▸ **Problem requirements**
Return every line of the entries that includes the word "usage".

▸ **Material for the task**
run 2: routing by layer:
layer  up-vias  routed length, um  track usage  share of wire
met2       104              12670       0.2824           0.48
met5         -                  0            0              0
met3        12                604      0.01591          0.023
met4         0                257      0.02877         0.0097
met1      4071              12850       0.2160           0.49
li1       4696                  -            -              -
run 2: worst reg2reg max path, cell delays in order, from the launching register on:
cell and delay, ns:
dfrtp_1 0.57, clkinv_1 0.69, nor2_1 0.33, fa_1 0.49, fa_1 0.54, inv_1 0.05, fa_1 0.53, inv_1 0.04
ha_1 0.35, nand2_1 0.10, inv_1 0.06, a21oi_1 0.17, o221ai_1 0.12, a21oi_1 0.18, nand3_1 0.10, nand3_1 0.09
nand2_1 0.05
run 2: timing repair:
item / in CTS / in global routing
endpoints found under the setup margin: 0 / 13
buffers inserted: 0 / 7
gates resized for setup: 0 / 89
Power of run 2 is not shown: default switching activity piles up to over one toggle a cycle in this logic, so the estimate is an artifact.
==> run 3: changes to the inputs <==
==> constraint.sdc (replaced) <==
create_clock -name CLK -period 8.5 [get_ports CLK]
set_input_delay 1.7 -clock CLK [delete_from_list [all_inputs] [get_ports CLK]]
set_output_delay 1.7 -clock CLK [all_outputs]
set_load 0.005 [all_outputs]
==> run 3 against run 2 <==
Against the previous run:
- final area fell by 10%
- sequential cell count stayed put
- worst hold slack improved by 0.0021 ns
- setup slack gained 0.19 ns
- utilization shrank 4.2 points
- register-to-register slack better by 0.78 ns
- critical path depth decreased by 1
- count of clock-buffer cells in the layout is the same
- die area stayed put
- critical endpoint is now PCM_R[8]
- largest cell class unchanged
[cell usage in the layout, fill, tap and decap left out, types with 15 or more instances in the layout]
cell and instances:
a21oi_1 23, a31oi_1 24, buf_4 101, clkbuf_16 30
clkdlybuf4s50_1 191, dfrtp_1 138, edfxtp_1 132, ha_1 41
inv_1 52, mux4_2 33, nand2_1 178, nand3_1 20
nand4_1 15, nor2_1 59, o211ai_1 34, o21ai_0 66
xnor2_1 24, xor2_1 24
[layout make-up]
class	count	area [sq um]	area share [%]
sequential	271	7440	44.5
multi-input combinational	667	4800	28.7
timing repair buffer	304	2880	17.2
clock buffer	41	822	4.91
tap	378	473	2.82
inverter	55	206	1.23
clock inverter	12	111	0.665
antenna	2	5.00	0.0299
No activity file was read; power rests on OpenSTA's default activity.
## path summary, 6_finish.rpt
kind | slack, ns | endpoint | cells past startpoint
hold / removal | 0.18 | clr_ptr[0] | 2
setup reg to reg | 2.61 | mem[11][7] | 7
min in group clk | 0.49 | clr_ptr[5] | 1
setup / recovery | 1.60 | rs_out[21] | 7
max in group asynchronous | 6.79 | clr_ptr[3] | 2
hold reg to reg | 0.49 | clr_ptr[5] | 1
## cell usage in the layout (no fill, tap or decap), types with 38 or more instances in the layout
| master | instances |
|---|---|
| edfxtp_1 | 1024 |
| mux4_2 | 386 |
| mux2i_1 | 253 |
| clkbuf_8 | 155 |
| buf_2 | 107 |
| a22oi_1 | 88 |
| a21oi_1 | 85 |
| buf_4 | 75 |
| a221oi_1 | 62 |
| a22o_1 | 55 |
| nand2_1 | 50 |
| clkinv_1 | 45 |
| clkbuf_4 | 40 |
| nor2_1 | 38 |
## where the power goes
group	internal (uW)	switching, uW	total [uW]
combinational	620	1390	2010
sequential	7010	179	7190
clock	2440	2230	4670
**src/rtl/lcd_sync_gen_if.sv**
```systemverilog
// Bundle of panel-side timing outputs produced by lcd_sync_gen.
//   master : driven by the timing generator
//   slave  : consumed by pixel-source / framebuffer logic
// Signals:
//   GREST       panel global reset, active-low
//   HD / VD     horizontal / vertical sync
//   DEN         data enable, high in the active area
//   Columna     active-area column (0 outside the active area)
//   Fila        active-area row (0 outside the active area)
//   PIX_TICK    one-clock strobe at the start of each pixel period
//   LINE_START  one-clock strobe at the start of each line
//   FRAME_START one-clock strobe at the start of each frame
//   FRAME_CNT   completed-frame count, wraps modulo 2^16
interface lcd_sync_gen_if #(
   parameter int unsigned COL_W = 11,
   parameter int unsigned ROW_W = 10
) ();
   logic             GREST;
   logic             HD;
   logic             VD;
   logic             DEN;
   logic [COL_W-1:0] Columna;
   logic [ROW_W-1:0] Fila;
   logic             PIX_TICK;
   logic             LINE_START;
   logic             FRAME_START;
   logic [15:0]      FRAME_CNT;

   modport master (
      output GREST, HD, VD, DEN, Columna, Fila, PIX_TICK, LINE_START, FRAME_START, FRAME_CNT
   );

   modport slave (
      input GREST, HD, VD, DEN, Columna, Fila, PIX_TICK, LINE_START, FRAME_START, FRAME_CNT
   );
endinterface

```
**src/rtl/lcd_sync_gen.sv**
```systemverilog
// Parametrised parallel-RGB LCD timing generator.
// Ports:
//   CLK  system clock, rising edge
//   RST  synchronous reset, active-high
//   lcd  lcd_sync_gen_if master: GREST, HD, VD, DEN, Columna, Fila,
//        PIX_TICK, LINE_START, FRAME_START, FRAME_CNT (all registered)
// A pixel-clock divider d steps the horizontal counter h once every CLK_DIV
// clocks; h wraps into the vertical counter v. Outputs are decoded from the
// current (d, h, v) and registered, so they trail the counters by one clock.
module lcd_sync_gen #(
   parameter int unsigned H_ACTIVE   = 800,
   parameter int unsigned H_FP       = 210,
   parameter int unsigned H_SYNC     = 1,
   parameter int unsigned H_BP       = 45,
   parameter int unsigned V_ACTIVE   = 480,
   parameter int unsigned V_FP       = 22,
   parameter int unsigned V_SYNC     = 1,
   parameter int unsigned V_BP       = 22,
   parameter int unsigned HS_ACT_LOW = 1,
   parameter int unsigned VS_ACT_LOW = 1,
   parameter int unsigned CLK_DIV    = 1,
   parameter int unsigned COL_W      = 11,
   parameter int unsigned ROW_W      = 10
) (
   input  logic           CLK,
   input  logic           RST,
   lcd_sync_gen_if.master lcd
);

   localparam int unsigned HTotal = H_SYNC + H_BP + H_ACTIVE + H_FP;
   localparam int unsigned VTotal = V_SYNC + V_BP + V_ACTIVE + V_FP;
   localparam int unsigned DivW   = (CLK_DIV > 1) ? $clog2(CLK_DIV) : 1;

   if (longint'(HTotal) - 1 >= (longint'(1) << COL_W)) begin : g_bad_col_w
      $error("lcd_sync_gen: H_TOTAL-1 does not fit in COL_W bits");
   end
   if (longint'(VTotal) - 1 >= (longint'(1) << ROW_W)) begin : g_bad_row_w
      $error("lcd_sync_gen: V_TOTAL-1 does not fit in ROW_W bits");
   end
   if (CLK_DIV < 1) begin : g_bad_div
      $error("lcd_sync_gen: CLK_DIV must be at least 1");
   end

   localparam logic [DivW-1:0]  DLast    = DivW'(CLK_DIV - 1);
   localparam logic [COL_W-1:0] HLast    = COL_W'(HTotal - 1);
   localparam logic [COL_W-1:0] HSyncEnd = COL_W'(H_SYNC);
   localparam logic [COL_W-1:0] HActLo   = COL_W'(H_SYNC + H_BP);
   localparam logic [COL_W-1:0] HActHi   = COL_W'(H_SYNC + H_BP + H_ACTIVE - 1);
   localparam logic [ROW_W-1:0] VLast    = ROW_W'(VTotal - 1);
   localparam logic [ROW_W-1:0] VSyncEnd = ROW_W'(V_SYNC);
   localparam logic [ROW_W-1:0] VActLo   = ROW_W'(V_SYNC + V_BP);
   localparam logic [ROW_W-1:0] VActHi   = ROW_W'(V_SYNC + V_BP + V_ACTIVE - 1);
   localparam logic             HdOn     = (HS_ACT_LOW != 0) ? 1'b0 : 1'b1;
   localparam logic             VdOn     = (VS_ACT_LOW != 0) ? 1'b0 : 1'b1;

   // Counters
   logic [DivW-1:0]  d_q, d_d;
   logic [COL_W-1:0] h_q, h_d;
   logic [ROW_W-1:0] v_q, v_d;
   // Frames completed by the counters; the visible FRAME_CNT trails this by
   // one clock so it changes together with FRAME_START.
   logic [15:0]      fcnt_q, fcnt_d;

   // Output registers
   logic             grest_q;
   logic             hd_q, hd_d;
   logic             vd_q, vd_d;
   logic             den_q, den_d;
   logic [COL_W-1:0] col_q, col_d;
   logic [ROW_W-1:0] row_q, row_d;
   logic             pix_q, pix_d;
   logic             ls_q, ls_d;
   logic             fs_q, fs_d;
   logic [15:0]      frame_q;

   logic tick;
   logic h_act, v_act;

   assign tick = (d_q == DLast);

   always_comb begin
      d_d    = d_q + DivW'(1);
      h_d    = h_q;
      v_d    = v_q;
      fcnt_d = fcnt_q;
      if (tick) begin
         d_d = '0;
         if (h_q == HLast) begin
            h_d = '0;
            if (v_q == VLast) begin
               v_d    = '0;
               fcnt_d = fcnt_q + 16'd1;
            end else begin
               v_d = v_q + ROW_W'(1);
            end
         end else begin
            h_d = h_q + COL_W'(1);
         end
      end
   end

   always_comb begin
      h_act = (h_q >= HActLo) && (h_q <= HActHi);
      v_act = (v_q >= VActLo) && (v_q <= VActHi);
      hd_d  = (h_q < HSyncEnd) ? HdOn : ~HdOn;
      vd_d  = (v_q < VSyncEnd) ? VdOn : ~VdOn;
      den_d = h_act && v_act;
      col_d = '0;
      row_d = '0;
      if (den_d) begin
         col_d = h_q - HActLo;
         row_d = v_q - VActLo;
      end
      // d == 0 marks the first clock of a pixel period.
      pix_d = (d_q == '0);
      ls_d  = pix_d && (h_q == '0);
      fs_d  = ls_d && (v_q == '0);
   end

   always_ff @(posedge CLK) begin
      if (RST) begin
         d_q     <= '0;
         h_q     <= '0;
         v_q     <= '0;
         fcnt_q  <= '0;
         grest_q <= 1'b0;
         hd_q    <= ~HdOn;
         vd_q    <= ~VdOn;
         den_q   <= 1'b0;
         col_q   <= '0;
         row_q   <= '0;
         pix_q   <= 1'b0;
         ls_q    <= 1'b0;
         fs_q    <= 1'b0;
         frame_q <= '0;
      end else begin
         d_q     <= d_d;
         h_q     <= h_d;
         v_q     <= v_d;
         fcnt_q  <= fcnt_d;
         grest_q <= 1'b1;
         hd_q    <= hd_d;
         vd_q    <= vd_d;
         den_q   <= den_d;
         col_q   <= col_d;
         row_q   <= row_d;
         pix_q   <= pix_d;
         ls_q    <= ls_d;
         fs_q    <= fs_d;
         frame_q <= fcnt_q;
      end
   end

   assign lcd.GREST       = grest_q;
   assign lcd.HD          = hd_q;
   assign lcd.VD          = vd_q;
   assign lcd.DEN         = den_q;
   assign lcd.Columna     = col_q;
   assign lcd.Fila        = row_q;
   assign lcd.PIX_TICK    = pix_q;
   assign lcd.LINE_START  = ls_q;
   assign lcd.FRAME_START = fs_q;
   assign lcd.FRAME_CNT   = frame_q;

endmodule

```
**src/flat_wrapper.sv**
```systemverilog
// flat-port wrapper written by rule: the top's interface ports become plain ports
module lcd_sync_gen_flat 
#(
   parameter int unsigned H_ACTIVE   = 800,
   parameter int unsigned H_FP       = 210,
   parameter int unsigned H_SYNC     = 1,
   parameter int unsigned H_BP       = 45,
   parameter int unsigned V_ACTIVE   = 480,
   parameter int unsigned V_FP       = 22,
   parameter int unsigned V_SYNC     = 1,
   parameter int unsigned V_BP       = 22,
   parameter int unsigned HS_ACT_LOW = 1,
   parameter int unsigned VS_ACT_LOW = 1,
   parameter int unsigned CLK_DIV    = 1,
   parameter int unsigned COL_W      = 11,
   parameter int unsigned ROW_W      = 10
)
  (CLK, RST, lcd_GREST, lcd_HD, lcd_VD, lcd_DEN, lcd_Columna, lcd_Fila, lcd_PIX_TICK, lcd_LINE_START, lcd_FRAME_START, lcd_FRAME_CNT);
  lcd_sync_gen_if #(.COL_W(COL_W), .ROW_W(ROW_W)) lcd_i ();
  input  logic CLK;
  input  logic RST;
  output wire logic [$bits(lcd_i.GREST)-1:0] lcd_GREST;
  output wire logic [$bits(lcd_i.HD)-1:0] lcd_HD;
  output wire logic [$bits(lcd_i.VD)-1:0] lcd_VD;
  output wire logic [$bits(lcd_i.DEN)-1:0] lcd_DEN;
  output wire logic [$bits(lcd_i.Columna)-1:0] lcd_Columna;
  output wire logic [$bits(lcd_i.Fila)-1:0] lcd_Fila;
  output wire logic [$bits(lcd_i.PIX_TICK)-1:0] lcd_PIX_TICK;
  output wire logic [$bits(lcd_i.LINE_START)-1:0] lcd_LINE_START;
  output wire logic [$bits(lcd_i.FRAME_START)-1:0] lcd_FRAME_START;
  output wire logic [$bits(lcd_i.FRAME_CNT)-1:0] lcd_FRAME_CNT;
  assign lcd_GREST = lcd_i.GREST;
  assign lcd_HD = lcd_i.HD;
  assign lcd_VD = lcd_i.VD;
  assign lcd_DEN = lcd_i.DEN;
  assign lcd_Columna = lcd_i.Columna;
  assign lcd_Fila = lcd_i.Fila;
  assign lcd_PIX_TICK = lcd_i.PIX_TICK;
  assign lcd_LINE_START = lcd_i.LINE_START;
  assign lcd_FRAME_START = lcd_i.FRAME_START;
  assign lcd_FRAME_CNT = lcd_i.FRAME_CNT;
  lcd_sync_gen #(.H_ACTIVE(H_ACTIVE), .H_FP(H_FP), .H_SYNC(H_SYNC), .H_BP(H_BP), .V_ACTIVE(V_ACTIVE), .V_FP(V_FP), .V_SYNC(V_SYNC), .V_BP(V_BP), .HS_ACT_LOW(HS_ACT_LOW), .VS_ACT_LOW(VS_ACT_LOW), .CLK_DIV(CLK_DIV), .COL_W(COL_W), .ROW_W(ROW_W)) u_core (.CLK(CLK), .RST(RST), .lcd(lcd_i));
endmodule
```
**config.mk**
```make
export PLATFORM = sky130hd
export DESIGN_NAME = lcd_sync_gen_flat
export DESIGN_NICKNAME = d
export VERILOG_FILES = /design/src/rtl/lcd_sync_gen_if.sv /design/src/rtl/lcd_sync_gen.sv /design/src/flat_wrapper.sv
export SDC_FILE = /design/constraint.sdc
export NUM_CORES = 1
export LEC_CHECK = 0
export CAP_MARGIN = 20
export CORE_ASPECT_RATIO = 0.6
export CORE_MARGIN = 8
export CORE_UTILIZATION = 48
export CTS_CLUSTER_DIAMETER = 200
export DETAILED_ROUTE_END_ITERATION = 8
export GPL_TIMING_DRIVEN = 0
export PLACE_DENSITY = 0.71
export SLEW_MARGIN = 20
export SYNTH_ARGS = -nofsm -noshare
export SYNTH_HDL_FRONTEND = slang
export SYNTH_SLANG_ARGS = --single-unit
```
**constraint.sdc**
```tcl
create_clock -name CLK -period 5.6 [get_ports CLK]
set_clock_uncertainty 0.15 [all_clocks]
set_input_delay 0.84 -clock CLK [delete_from_list [all_inputs] [get_ports CLK]]
set_output_delay 0.84 -clock CLK [all_outputs]
set_load 0.005 [all_outputs]
```
* Word-level counts from Yosys, hierarchy flattened
Index checks and enable logic that the tools add are counted.
Word-level totals: bits of input ports 2, memories 0, register bits 82, memory bits (writable) 0, bits in latches 0, logic and storage cells 46, memory bits (read-only) 0
Cells by class: div/mod/pow operators 0, multiply operators 0, add/sub/neg operators 6, reduce and logical (&&, ||, !) cells 11, magnitude comparators 6, bitwise operators 2, mux-type cells 5, eq/ne operators 2, shifts and indexed selects 0
Operators by type and width (number):
- 16-bit by 1-bit adder with 16-bit output (second input constant) | 1
- 11-bit by 1-bit adder with 11-bit output (second input constant) | 1
- 11-bit equality test (second input constant) | 1
- 11-bit by 6-bit >= comparator with 1-bit output (second input constant) | 1
- 11-bit by 10-bit <= comparator with 1-bit output (second input constant) | 1
- 11-bit logical NOT | 1
- 11-bit by 1-bit less-than comparator with 1-bit output (second input constant) | 1
- 11-bit two-way mux | 1
- 11-bit by 6-bit subtractor with 11-bit output (second input constant) | 1
- 10-bit by 1-bit adder with 10-bit output (second input constant) | 1
- 10-bit equality test (second input constant) | 1
- 10-bit by 5-bit >= comparator with 1-bit output (second input constant) | 1
- 10-bit by 9-bit <= comparator with 1-bit output (second input constant) | 1
- 10-bit logical NOT | 1
- 10-bit by 1-bit less-than comparator with 1-bit output (second input constant) | 1
- 10-bit two-way mux | 1
- 10-bit by 5-bit subtractor with 10-bit output (second input constant) | 1
- 1-bit logical AND | 5
- 2-bit OR reduction | 2
- 1-bit two-way mux | 3
- 3-bit AND reduction | 1
- 1-bit NOT | 2
- 2-bit AND reduction | 1
- 1-bit adder (second input constant) | 1

* Longest topological paths before layout
word-level depth 5, gate-level depth with buffers 8, gate-level depth less buffers 6

* Worst setup path after synthesis
OpenSTA, ideal clock, no wires.
path kind register to register, start point register u_core.h_q[1], end point register u_core.v_q[7], path slack 3.536 ns, arrival time 1.844 ns, buffers on the path 2, period minus slack after synthesis 2.064 ns, required time 5.380 ns, cell stages (with the launch flop) 8, setup time 0.070 ns, path through dfxtp_1 > ha_1 > and4b_1 > buf_2 > nand4_1 > buf_2 > or4_1 > a21oi_1
Between the ends: cells in the longest elaborated chain, start to end 2
RTL lines:
- from (decl) | RTL line lcd_sync_gen.sv:58 | logic [COL_W-1:0] h_q, h_d;
- from (signal assigned) | RTL line lcd_sync_gen.sv:123 | h_q <= '0;
- from (signal assigned) | RTL line lcd_sync_gen.sv:138 | h_q <= h_d;
- 11-bit equality test | RTL line lcd_sync_gen.sv:88 | if (h_q == HLast) begin
- 2-bit AND reduction (no source line)
- to (signal assigned) | RTL line lcd_sync_gen.sv:139 | v_q <= v_d;
- to (decl) | RTL line lcd_sync_gen.sv:59 | logic [ROW_W-1:0] v_q, v_d;
No other way between the ends. A chain may end at the register's enable or synchronous reset.

* Worst setup path in the final report
start point input RST, end point register u_core.col_q[5], in the netlist u_core.lcd.Columna[5]
Between the ends: cells in the longest elaborated chain, start to end 1
RTL lines:
- from (decl) | RTL line flat_wrapper.sv:21 | input logic RST;
- 2-bit OR reduction (no source line)
- to (signal assigned) | RTL line lcd_sync_gen.sv:145 | col_q <= col_d;
- to (decl) | RTL line lcd_sync_gen.sv:69 | logic [COL_W-1:0] col_q, col_d;
No other way between the ends.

▸ **Exercise solution**
layer  up-vias  routed length, um  track usage  share of wire
[cell usage in the layout, fill, tap and decap left out, types with 15 or more instances in the layout]
## cell usage in the layout (no fill, tap or decap), types with 38 or more instances in the layout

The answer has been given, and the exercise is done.